The Flip-Flop of AMPA Receptors in Retinal Ganglion Cell Survival

Elevated glutamate produces a cascade of events inducing neuronal death (known as “excitotoxicity”) in which the AMPA receptor (AMPAR), one of the ionotropic glutamate receptors (iGluRs), is hypothesized to play a role in neurodegenerative diseases such as glaucoma. Overstimulation of iGluRs increases intracellular calcium, leading to cellular dysfunction, and eventually apoptotic death of neurons. The activation of AMPARs has been well demonstrated to induce cell death in vivo; however, the mechanism of AMPAR mediated excitotoxicity is not fully understood.
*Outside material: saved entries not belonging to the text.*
==> src/rtl/bram_power_sequencer.sv <==
`default_nettype none
// +-----------------------------------------------------------------------------+
// | Module  : bram_power_sequencer                                              |
// | Brief   : Wakes BRAM banks over a settle window and powers them down after  |
// |           a request-low hysteresis. PWR_SEQ_STAGGER_EN selects one-bank-at- |
// |           a-time wake; otherwise all pending banks wake as one group.       |
// | Revision: 1.0 - initial release                                             |
// +-----------------------------------------------------------------------------+
module bram_power_sequencer #(
  parameter int NUM_BANKS   = 20,
  parameter int WAKE_CYCLES = 8,
  parameter int SLEEP_HOLD  = 4
) (
  input  logic                 clk,
  input  logic                 rst,
  input  logic [NUM_BANKS-1:0] req_en,
  output logic [NUM_BANKS-1:0] bank_pwr,
  output logic [NUM_BANKS-1:0] bank_ready,
  output logic                 all_ready,
  output logic                 busy
);

  localparam int WCNT_W = (WAKE_CYCLES > 1) ? $clog2(WAKE_CYCLES) : 1;
  localparam int HOLD_W = $clog2(SLEEP_HOLD + 1);
  localparam logic [WCNT_W-1:0] C_WCNT_LOAD = WCNT_W'(WAKE_CYCLES - 1);
  localparam logic [HOLD_W-1:0] C_HOLD_LAST = HOLD_W'(SLEEP_HOLD - 1);

  typedef enum logic [0:0] {
    S_IDLE = 1'b0,
    S_WAKE = 1'b1
  } state_t;

  state_t                 state_q, state_d;
  logic [WCNT_W-1:0]      wcnt_q, wcnt_d;
  logic [NUM_BANKS-1:0]   grp_q, grp_d;
  logic [NUM_BANKS-1:0]   pwr_q, pwr_d;
  logic [NUM_BANKS-1:0]   ready_q, ready_d;
  logic [HOLD_W-1:0]      hold_q [NUM_BANKS];
  logic [HOLD_W-1:0]      hold_d [NUM_BANKS];

  logic [NUM_BANKS-1:0]   w_pending;
  logic [NUM_BANKS-1:0]   w_sel;
  logic [NUM_BANKS-1:0]   w_keep;

  assign w_pending = req_en & ~pwr_q;
  assign w_keep    = grp_q & req_en;

  // The wake group is a bank mask; staggered mode narrows it to the lowest pending bank.
`ifdef PWR_SEQ_STAGGER_EN
  assign w_sel = w_pending & (~w_pending + 1'b1);
`else
  assign w_sel = w_pending;
`endif

  always_comb begin
    state_d = state_q;
    wcnt_d  = wcnt_q;
    grp_d   = grp_q;
    pwr_d   = pwr_q;
    ready_d = ready_q;
    for (int i = 0; i < NUM_BANKS; i++) begin
      hold_d[i] = '0;
    end

    case (state_q)
      S_IDLE: begin
        if (|w_pending) begin
          grp_d   = w_sel;
          pwr_d   = pwr_q | w_sel;
          wcnt_d  = C_WCNT_LOAD;
          state_d = S_WAKE;
        end
      end
      S_WAKE: begin
        pwr_d = pwr_q & ~(grp_q & ~req_en);
        grp_d = w_keep;
        if (w_keep == '0) begin
          state_d = S_IDLE;
        end else if (wcnt_q == '0) begin
          ready_d = ready_q | w_keep;
          grp_d   = '0;
          state_d = S_IDLE;
        end else begin
          wcnt_d = wcnt_q - 1'b1;
        end
      end
      default: begin
        state_d = S_IDLE;
        grp_d   = '0;
      end
    endcase

    // Ready banks are never in the wake group, so these bits never collide with the FSM.
    for (int i = 0; i < NUM_BANKS; i++) begin
      if (ready_q[i] && !req_en[i]) begin
        if (hold_q[i] == C_HOLD_LAST) begin
          ready_d[i] = 1'b0;
          pwr_d[i]   = 1'b0;
        end else begin
          hold_d[i] = hold_q[i] + 1'b1;
        end
      end
    end
  end

  always_ff @(posedge clk) begin
    if (rst) begin
      state_q <= S_IDLE;
      wcnt_q  <= '0;
      grp_q   <= '0;
      pwr_q   <= '0;
      ready_q <= '0;
      for (int i = 0; i < NUM_BANKS; i++) begin
        hold_q[i] <= '0;
      end
    end else begin
      state_q <= state_d;
      wcnt_q  <= wcnt_d;
      grp_q   <= grp_d;
      pwr_q   <= pwr_d;
      ready_q <= ready_d;
      for (int i = 0; i < NUM_BANKS; i++) begin
        hold_q[i] <= hold_d[i];
      end
    end
  end

  assign bank_pwr   = pwr_q;
  assign bank_ready = ready_q;
  assign all_ready  = &(~req_en | ready_q);
  assign busy       = (state_q == S_WAKE);

endmodule
`default_nettype wire

==> config.mk <==
export PLATFORM = sky130hd
export DESIGN_NAME = bram_power_sequencer
export DESIGN_NICKNAME = d
export VERILOG_FILES = /design/src/rtl/bram_power_sequencer.sv
export SDC_FILE = /design/constraint.sdc
export NUM_CORES = 1
export LEC_CHECK = 0
export ABC_AREA = 1
export BUFFER_PORTS_ARGS = -buffer_cell sky130_fd_sc_hd__buf_2
export CORE_UTILIZATION = 25
export DETAILED_ROUTE_END_ITERATION = 10
export GPL_ROUTABILITY_DRIVEN = 0
export PLACE_DENSITY = 0.46
export RECOVER_POWER = 100
export SLEW_MARGIN = 20
export SYNTH_ARGS = -nofsm -noshare
export SYNTH_HDL_FRONTEND = slang
export SYNTH_SLANG_ARGS = --single-unit
export TNS_END_PERCENT = 10
==> constraint.sdc <==
create_clock -name clk -period 1.85 [get_ports clk]
set_clock_uncertainty 0.15 [all_clocks]
set_input_delay 0.0925 -clock clk [delete_from_list [all_inputs] [get_ports clk]]
set_output_delay 0.0925 -clock clk [all_outputs]
set_load 0.02 [all_outputs]
; Yosys cells after proc, flatten, opt, wreduce, memory -nomap -nowiden
; Memory sizes are Yosys's and may differ from the RTL's.
; Index checks and enable logic that the tools add are counted.
[classes]
n_addsub = 21
n_bitwise = 31
n_mux = 160
n_reduce_logical = 45
eq_ne = 23
[op_table]
columns = op, n
row1 = 3-bit 2-to-1 mux, 63
row2 = 20-bit 2-to-1 mux, 7
row3 = 1-bit 2-to-1 mux, 86
row4 = 20-bit bitwise AND, 4
row5 = 20-bit case mux with 2 select lines, 2
row6 = "3-bit by 1-bit adder with 3-bit output, second input constant", 20
row7 = "3-bit by 2-bit equality test with 1-bit output, second input constant", 20
row8 = 20-bit inverter, 3
row9 = 20-bit OR, 3
row10 = 1-bit logical AND, 20
row11 = 1-bit zero test, 20
row12 = 20-bit zero test, 1
row13 = 1-bit OR, 20
row14 = 20-bit AND reduction, 1
row15 = 20-bit OR reduction, 1
row16 = "2-bit != test, second input constant", 3
row17 = 3-bit case mux with 2 select lines, 1
row18 = 3-bit zero test, 1
row19 = 3-bit AND reduction, 1
row20 = "3-bit by 1-bit subtractor with 3-bit output, second input constant", 1
row21 = 1-bit case mux with 2 select lines, 1
row22 = 1-bit inverter, 1
[word_totals]
ff_bits = 64
out_inout_bits = 42
ramBits = 60
n_memories = 1
elab_cells = 286
input_bits = 22
[mem_list]
columns = name, words, word_bits, rd, rd_clocked_by_memory_dff, write_ports, line
row1 = hold_q, 20, 3, 20, 0, 20, 38  ; logic [HOLD_W-1:0] hold_q [NUM_BANKS];

; Depth between registers and ports, before layout
; Gate-level depths: netlist of run 1.
[depth]
ltp_word = 7
mapped_depth = 11
ltp_nobuf = 11

; Worst setup path before layout of run 1
; Ideal clock, no wire load.
[synth_path]
kind = flip-flop to flip-flop
startpoint = register pwr_q[0], in the netlist bank_pwr[0]
endpoint = register grp_q[10]
setup_slack_ns = 0.273
path_stages_with_launch = 10
setup_ns = 0.071
required_ns = 1.629
t_arrival_ns = 1.356
period_less_slack_ns = 1.577
cell_sequence = dfxtp_1 > inv_1 > nand2_4 > nand2_2 > nor2_2 > nand2_2 > nor3_4 > buf_6 > nand2_2 > a21oi_2
[synth_via]
elab_chain_len = 4
[synth_lines]
columns = item, line
row1 = start: declaration, 36  ; logic [NUM_BANKS-1:0] pwr_q, pwr_d;
row2 = start signal: assignment, 120  ; pwr_q <= pwr_d;
row3 = 20-bit inverter, 45  ; assign w_pending = req_en & ~pwr_q;
row4 = 20-bit bitwise AND, 45
row5 = 20-bit OR reduction, 67  ; if (|w_pending) begin
row6 = 2-bit != test (no line), n/a
row7 = end signal: assignment, 119  ; grp_q <= grp_d;
row8 = end: declaration, 35  ; logic [NUM_BANKS-1:0] grp_q, grp_d;
; Every way passes these cells.
; A chain may end at the register's enable or synchronous reset.

; Worst setup path in the final report of run 1
[layout_path]
startpoint = input req_en[17]
endpoint = output all_ready
[layout_via]
elab_chain_len = 3
[layout_lines]
columns = item, line
row1 = start: declaration, 16  ; input logic [NUM_BANKS-1:0] req_en,
row2 = 20-bit inverter, 130  ; assign all_ready = &(~req_en | ready_q);
row3 = 20-bit OR, 130
row4 = 20-bit AND reduction, 130
row5 = end: declaration, 19  ; output logic all_ready,
; Every way passes these cells.

==> summary.md, run 1 <==
| Metric | Value |
|---|---|
| Synthesized instance count | `770` |
| Post-layout min period | `1.84 ns` |
| ANT cells | `0` |
| Detailed-route wire length | `16100 um` |
| #FFs+latches synth | `124` |
| Vias/cell | `4.33` |
| Clock root buffer | `clkbuf_16` |
| GRT Overall Usage | `0.144` |
| WP data arrival | `1.60 ns` |
| Final setup fails | `0` |
| Die area | `23700 um^2` |
| Power, Total | `7.56 mW` |
| DRT Pass-1 Iters | `5` |
| Seq/Total Area, Yosys | `0.429` |
| Sum Neg Setup Slack | `0 ns` |
| Critical path class | `in2out` |
| Placed instance area | `6480 um^2` |
| Syn_nets | `834` |
| Row count | `55` |
| Critical Path Sink Type | `output port` |
| MaxCap Viol Count | `0` |
| WL per Instance | `13.4 um` |
| Global-route wire length before repair | `26100 um` |
| Placed wire-length estimate | `11000 um` |
| Crit path required time | `1.61 ns` |
| H-tree Lvls | `4` |
| Tightest Pin Transition | `0.438 ns` |
| Lkg Pwr | `3.51 nW` |
| Run status | `finished clean` |
| DRC | `0` |
| Starting Density | `0.255` |
| Peak VDD IR | `494 uV` |
| Core ar. | `22600 um^2` |
| Drt first-iter violations | `278` |
| Fin nets | `963` |
| Total global routing overflow | `0` |
| Worst min path class | `in2reg` |
| Synth unique cells | `30` |
| Syn Area/Cell | `7.51 um^2` |
| RSZ-0062 raised after global routing | `yes` |
| CP Launch Type | `input pin` |
| Vias in the first global route | `4903` |
| Reg2reg setup slack | `0.11 ns` |
| Synth warnings | `0` |
| Final worst-path cycle share | `0.994` |
| Cell area after layout | `7770 um^2` |
| Share of layout cells above drive strength 1 | `0.202` |
| Worst-case clock buffer depth | `2` |
| Max Slew Vio Count | `0` |
| Slew HR | `0.707` |
| Clk sinks | `124` |
| CTS tree | `done` |
| Die extent in x | `154 um` |
| Synth Cell Area | `5780 um^2` |
| Clock Latency Late Sink | `0.42 ns` |
| Cell Pwr Density | `973 nW/um^2` |
| Worst-path fanout max | `4` |
| Final hold vios | `0` |
| Pin count of the biggest net entering global routing | `46` |
| DRT antenna net count | `0` |
| Clock transition at path regs | `0.06 ns` |
| Port Buffer Count | `63` |
| Area Overhead vs Synth | `34.3%` |
| Total number of vias | `5184` |
| Num ports | `64` |
| Antenna violations before repair | `0` |
| Fmax achieved | `0.544 GHz` |
| CTS Buf Count | `17` |
| Die Ht | `154 um` |
## worst max-delay path: stages
cell and delay [ns]:
dlygate4sd3_1 0.53, buf_2 0.15, inv_1 0.08, o22ai_1 0.07
nor2_1 0.21, o2111ai_1 0.17, nor2_1 0.14, buf_4 0.15
## metal layers
metal / vias to the layer above / GRT usage / share of wire / wire (um)
li1: 2718 / - / - / -
met3: 9 / 0.0417 / 0.041 / 660
met4: 0 / 0.0452 / 0.0091 / 146
met2: 82 / 0.229 / 0.45 / 7200
met1: 2375 / 0.187 / 0.50 / 8060
met5: - / 0 / 0 / 0
## per-stage QoR
step                instances  hold slack, ns  setup slack [ns]  utilization
floorplan                 770           0.141             0.273            -
global placement         1109           0.260            0.0728        0.286
detailed placement       1109           0.261             0.122        0.286
CTS                      1196         0.00215            0.0167        0.342
global route             1197          0.0213           -0.0449        0.343
finish                   1197         0.00125            0.0116        0.343
## cells in the final DEF, fill, tap and decap left out, drive strengths merged
cell and count:
inv 140, nand2 128, dfxtp 124, nor2 117
buf 76, nand3 67, dlygate4sd3 51, a21oi 47
ha 42, o21ai 39, clkbuf 28, a31oi 20
o22ai 7, bufinv 5, clkinv 4, nand4 3
o211ai 3, a311oi 2, clkinvlp 2, a211oi 2
o2111ai 1, nor4 1, o21bai 1, nor3 1
a221oi 1
## area by class of cell
class,instances,area [um^2]
repair buffers,134,995
fillers,2379,14900
multi-input cells,482,2720
clock inverters,11,189
flip-flops and latches,124,2510
inverters,140,528
well taps,285,357
clock buffers,21,470
## synth_stat cells
master / count / area, um^2
buf_1: 1 / 3.75
o22ai_1: 7 / 43.8
buf_2: 9 / 45.0
a31oi_1: 20 / 125
o21bai_2: 1 / 11.3
nand2_1: 104 / 390
nor2_2: 4 / 25.0
inv_2: 3 / 11.3
nand2_4: 1 / 11.3
ha_1: 42 / 526
nor4_1: 1 / 6.26
a21oi_1: 27 / 135
a21oi_2: 20 / 175
clkbuf_1: 12 / 45.0
nor3_4: 1 / 16.3
nand4_1: 3 / 18.8
nand3_2: 1 / 10.0
inv_1: 137 / 514
nand3_1: 66 / 330
nor2_1: 113 / 424
dfxtp_1: 124 / 2480
buf_6: 2 / 22.5
o21ai_0: 29 / 145
a311oi_1: 2 / 17.5
o211ai_1: 3 / 22.5
o21ai_1: 10 / 50.1
a221oi_1: 1 / 8.76
nand2_2: 23 / 144
o2111ai_1: 1 / 8.76
a211oi_1: 2 / 15.0
## logic make-up after synthesis
logic type,count (synthesis),share of synthesized area
AND/OR/NAND/NOR,317,0.238
AO/OA/AOI/OAI,123,0.131
flip-flops,124,0.429
buffers and inverters,164,0.111
adder cells (fa/ha/maj),42,0.0908
## power by group
part           switching [mW]  internal, mW
logic                   0.600         0.358
registers              0.0844          2.76
clock network            1.26          2.49
total                    1.94          5.62
## registers in the layout (all words and copies together), names as in the netlist
signal,cells
wcnt_q,3
busy,1
bank_pwr,20
grp_q,20
bank_ready,20
hold_q,60
## final timing paths
path	endpoint	start	cells after the start
worst max register to register	bank_pwr[0]	busy	4
worst max-delay path	all_ready	req_en[17]	8
worst min register to register	hold_q[2][9]	hold_q[2][9]	1
worst min-delay path	grp_q[3]	req_en[3]	5
## what timing repair did
item                                    4_1_cts  5_1_grt
pin swaps                                     5        3
setup buffers                                 4        1
gates resized for setup                      25        5
gates cloned                                  0        0
hold endpoints to repair                    103        0
endpoints found under the setup margin        1        8
hold buffers                                 51        0
Power figures use the tool's default switching activity.
==> run 2: changes to the inputs <==
--- a/config.mk
+++ b/config.mk
@@ -8,6 +8,7 @@
 export ABC_AREA = 1
 export BUFFER_PORTS_ARGS = -buffer_cell sky130_fd_sc_hd__buf_2
 export CORE_UTILIZATION = 25
+export CTS_CLUSTER_SIZE = 28
 export DETAILED_ROUTE_END_ITERATION = 10
 export GPL_ROUTABILITY_DRIVEN = 0
 export PLACE_DENSITY = 0.46
==> constraint.sdc (replaced) <==
create_clock -name clk -period 1.85 [get_ports clk]
set_clock_uncertainty 0.15 [all_clocks]
set_input_delay 0.0925 -clock clk [delete_from_list [all_inputs] [get_ports clk]]
set_output_delay 0.0925 -clock clk [all_outputs]
set_load 0.05 [all_outputs]
==> run 2 against run 1 <==
Effect of this change: worst setup slack got worse by 0.039 ns; the flow now finishes with violations (setup timing); via count rose by 0.37%; register-to-register slack got worse by 0.13 ns; sequential cell count did not move; die area did not move; combinational power rose by 12%; clock power fell by 15%; global-route usage fell by 0.099 points; sequential share of layout area rose by 0.18 points; power fell by 6.0%; worst hold slack improved by 0.022 ns; routed wire length fell by 1.4%.
==> summary.md, run 2 (synthesized netlist as in run 1, its figures left out) <==
| Metric | Value |
|---|---|
| Clock transition at path regs | `0.05 ns (about the same)` |
| Worst setup margin | `-0.0269 ns (-0.0385 ns)` |
| Vias in the first global route | `5171 (+5.5%)` |
| Layout Utilization | `0.340 (-0.00304)` |
| Worst-case clock buffer depth | `2 (unchanged)` |
| Worst-path fanout max | `4 (unchanged)` |
| Most common cell after layout, fill and taps aside | `inv_1` |
| Num ports | `64 (unchanged)` |
| H-tree Lvls | `4 (unchanged)` |
| Max Slew Vio Count | `0 (unchanged)` |
| CTS tree | `done` |
| Total number of vias | `5203 (+0.37%)` |
| Slew HR | `0.518 (-0.190)` |
| Critical Path Sink Type | `output port` |
| GRT Overall Usage | `0.143 (-0.000986)` |
| DRT antenna net count | `0 (unchanged)` |
| DRT Pass-1 Iters | `4 (-1)` |
| Placed wire-length estimate | `11400 um (+3.4%)` |
| Clk sinks | `124 (unchanged)` |
| ANT cells | `0 (unchanged)` |
| Area Overhead vs Synth | `33.1%` |
| Total global routing overflow | `0 (unchanged)` |
| WP data arrival | `1.63 ns (+0.03 ns)` |
| Run status | `complete, but fails checks` |
| Violated checks | `setup timing` |
| Share of layout cells above drive strength 1 | `0.163 (-0.0392)` |
| Fmax achieved | `0.533 GHz (-2.1%)` |
| Antenna violations before repair | `0 (unchanged)` |
| Starting Density | `0.255 (unchanged)` |
| Final setup fails | `3 (+3)` |
| Vias/cell | `4.31 (-0.55%)` |
| Worst min path class | `in2reg` |
| Fin nets | `975 (+1.2%)` |
| Port Buffer Count | `63 (unchanged)` |
| Post-layout min period | `1.88 ns (+0.0385 ns)` |
| Placed instance area | `6530 um^2 (+0.81%)` |
| Final hold vios | `0 (unchanged)` |
| CP Launch Type | `input pin` |
| Filler cells | `2403 (+1.0%)` |
| Pin count of the biggest net entering global routing | `35 (-24%)` |
| Final worst-path cycle share | `1.01 (+0.0208)` |
| RSZ-0062 raised after global routing | `yes` |
| Power, Total | `7.10 mW (-6.0%)` |
| Die Ht | `154 um (unchanged)` |
| Fin Hold WS | `0.0228 ns (+0.0216 ns)` |
| Peak VDD IR | `501 uV (+1.4%)` |
| Clock root buffer | `clkbuf_16` |
| Drt first-iter violations | `191 (-31%)` |
| Global-route wire length before repair | `26200 um (+0.32%)` |
| Clock Latency Late Sink | `0.42 ns (about the same)` |
| Die area | `23700 um^2 (unchanged)` |
| CTS Buf Count | `17 (unchanged)` |
| MaxCap Viol Count | `0 (unchanged)` |
| Register name with the most flops | `hold_q` |
| Critical path class | `in2out` |
| Most frequent cells in the layout | `138 x inv_1, 114 x dfxtp_1, 112 x nor2_1` |
| Tightest Pin Transition | `0.723 ns (+0.285 ns)` |
| Die extent in x | `154 um (unchanged)` |
| Cell Pwr Density | `923 nW/um^2 (-5.2%)` |
| Max FFs per register | `60 (unchanged)` |
| DRC | `0 (unchanged)` |
| Cell area after layout | `7700 um^2 (-0.89%)` |
| Core ar. | `22600 um^2 (unchanged)` |
| WL per Instance | `13.1 um (-2.3%)` |
| Row count | `55 (unchanged)` |
| Crit path required time | `1.61 ns (about the same)` |
| Lkg Pwr | `3.39 nW (-3.5%)` |
| Detailed-route wire length | `15800 um (-1.4%)` |
-- run 2: per-layer routing --
metal,global-route usage,share of wire
met1,0.181,0.49
met2,0.235,0.46
met4,0.0481,0.0081
met3,0.0378,0.040
met5,0,0
-- run 2: timing repair --
item / in CTS / in global routing
hold endpoints to repair: 96 / 0
setup endpoints to repair: 1 / 9
resized for setup: 25 / 9
pin swaps: 6 / 1
hold buffers: 54 / 0
buffers inserted: 4 / 0
-- run 2: per-stage QoR --
stage | worst slack [ns] | std cells | setup TNS, ns
global route | -0.142 | 1208 | -1.51
floorplan | 0.0258 | 770 | 0
detailed placement | 0.0530 | 1119 | 0
finish | -0.0269 | 1208 | -0.0596
CTS | -0.0443 | 1208 | -0.0443
global placement | 0.0536 | 1119 | 0
-- run 2: final cells by class --
class	count	area [um^2]	area share
clock buffer	24	502	0.0652
clock inverter	7	62.6	0.00813
multi-input combinational	482	2730	0.354
tap	285	357	0.0463
sequential	124	2500	0.325
timing repair buffer	146	1030	0.133
inverter	140	526	0.0683
-- run 2: final timing paths --
path	endpoint	start	slack, ns	depth (start not counted)
max	all_ready	req_en[16]	-0.03	8
min	grp_q[1]	req_en[1]	0.02	5
max reg2reg	bank_pwr[7]	busy	-0.02	5
min reg2reg	hold_q[1][9]	hold_q[1][9]	0.26	1
-- run 2: report_power, final --
| part | total [mW] | switching [mW] | internal [mW] |
|---|---|---|---|
| sequential | 2.85 | 0.0844 | 2.77 |
| clock | 3.18 | 1.18 | 2.01 |
| combinational | 1.07 | 0.713 | 0.356 |
-- run 2: worst max-delay path: stages --
cell and delay (ns):
dlygate4sd3_1 0.53, clkbuf_1 0.15, inv_1 0.10, o22ai_1 0.10, nor2_1 0.16, o2111ai_2 0.16
nor2_4 0.16, buf_8 0.16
We hypothesized that AMPAR desensitization is the determinant of excitotoxicity in retinal ganglion cells (RGCs) in vitro. In this study, we evaluated AMPARs’ dual role in RGCs in mediating both neuroprotection and excitotoxicity following AMPAR stimulation. Overstimulation of AMPARs (100μM s-AMPA) in purified RGCs was not able to induce the apoptotic pathway or produce RGC death. s-AMPA (desensitizing agonist) was able to increase RGC survival and increase the phosphorylation of cAMP response element-binding protein through the influx of Ca2+. However, RGC survival decreased when RGC cultures were stimulated with kainic acid (non-desensitizing AMPAR agonist) or when co-treated with s-AMPA and cyclothiazide (inhibits desensitization). Following an ischemic-like insult, AMPAR’s alternative spliced flip (decrease desensitization) and flop (increase desensitization) isoforms in purified RGCs were characterized, for the first time, to determine if the flip and flop isoforms play role in RGC excitotoxicity. A decrease in the mRNA expression of GLUA2 and 3 flop isoforms was observed. In conclusion, we found a dual role for AMPARs in RGCs, where these receptors can mediate both cell survival and cell death. Additionally, for the first time, the decrease in AMPAR desensitization was associated with AMPAR-mediated excitotoxicity, through the changes in the post-transcriptional modifications (alternative splicing and RNA editing of the R/G site) of the AMPAR. This new mechanism of RGC death through AMPAR desensitization gives us a better insight into the pathogenesis and new targets to combat diseases, such as glaucoma, in which neurodegeneration is a hallmark.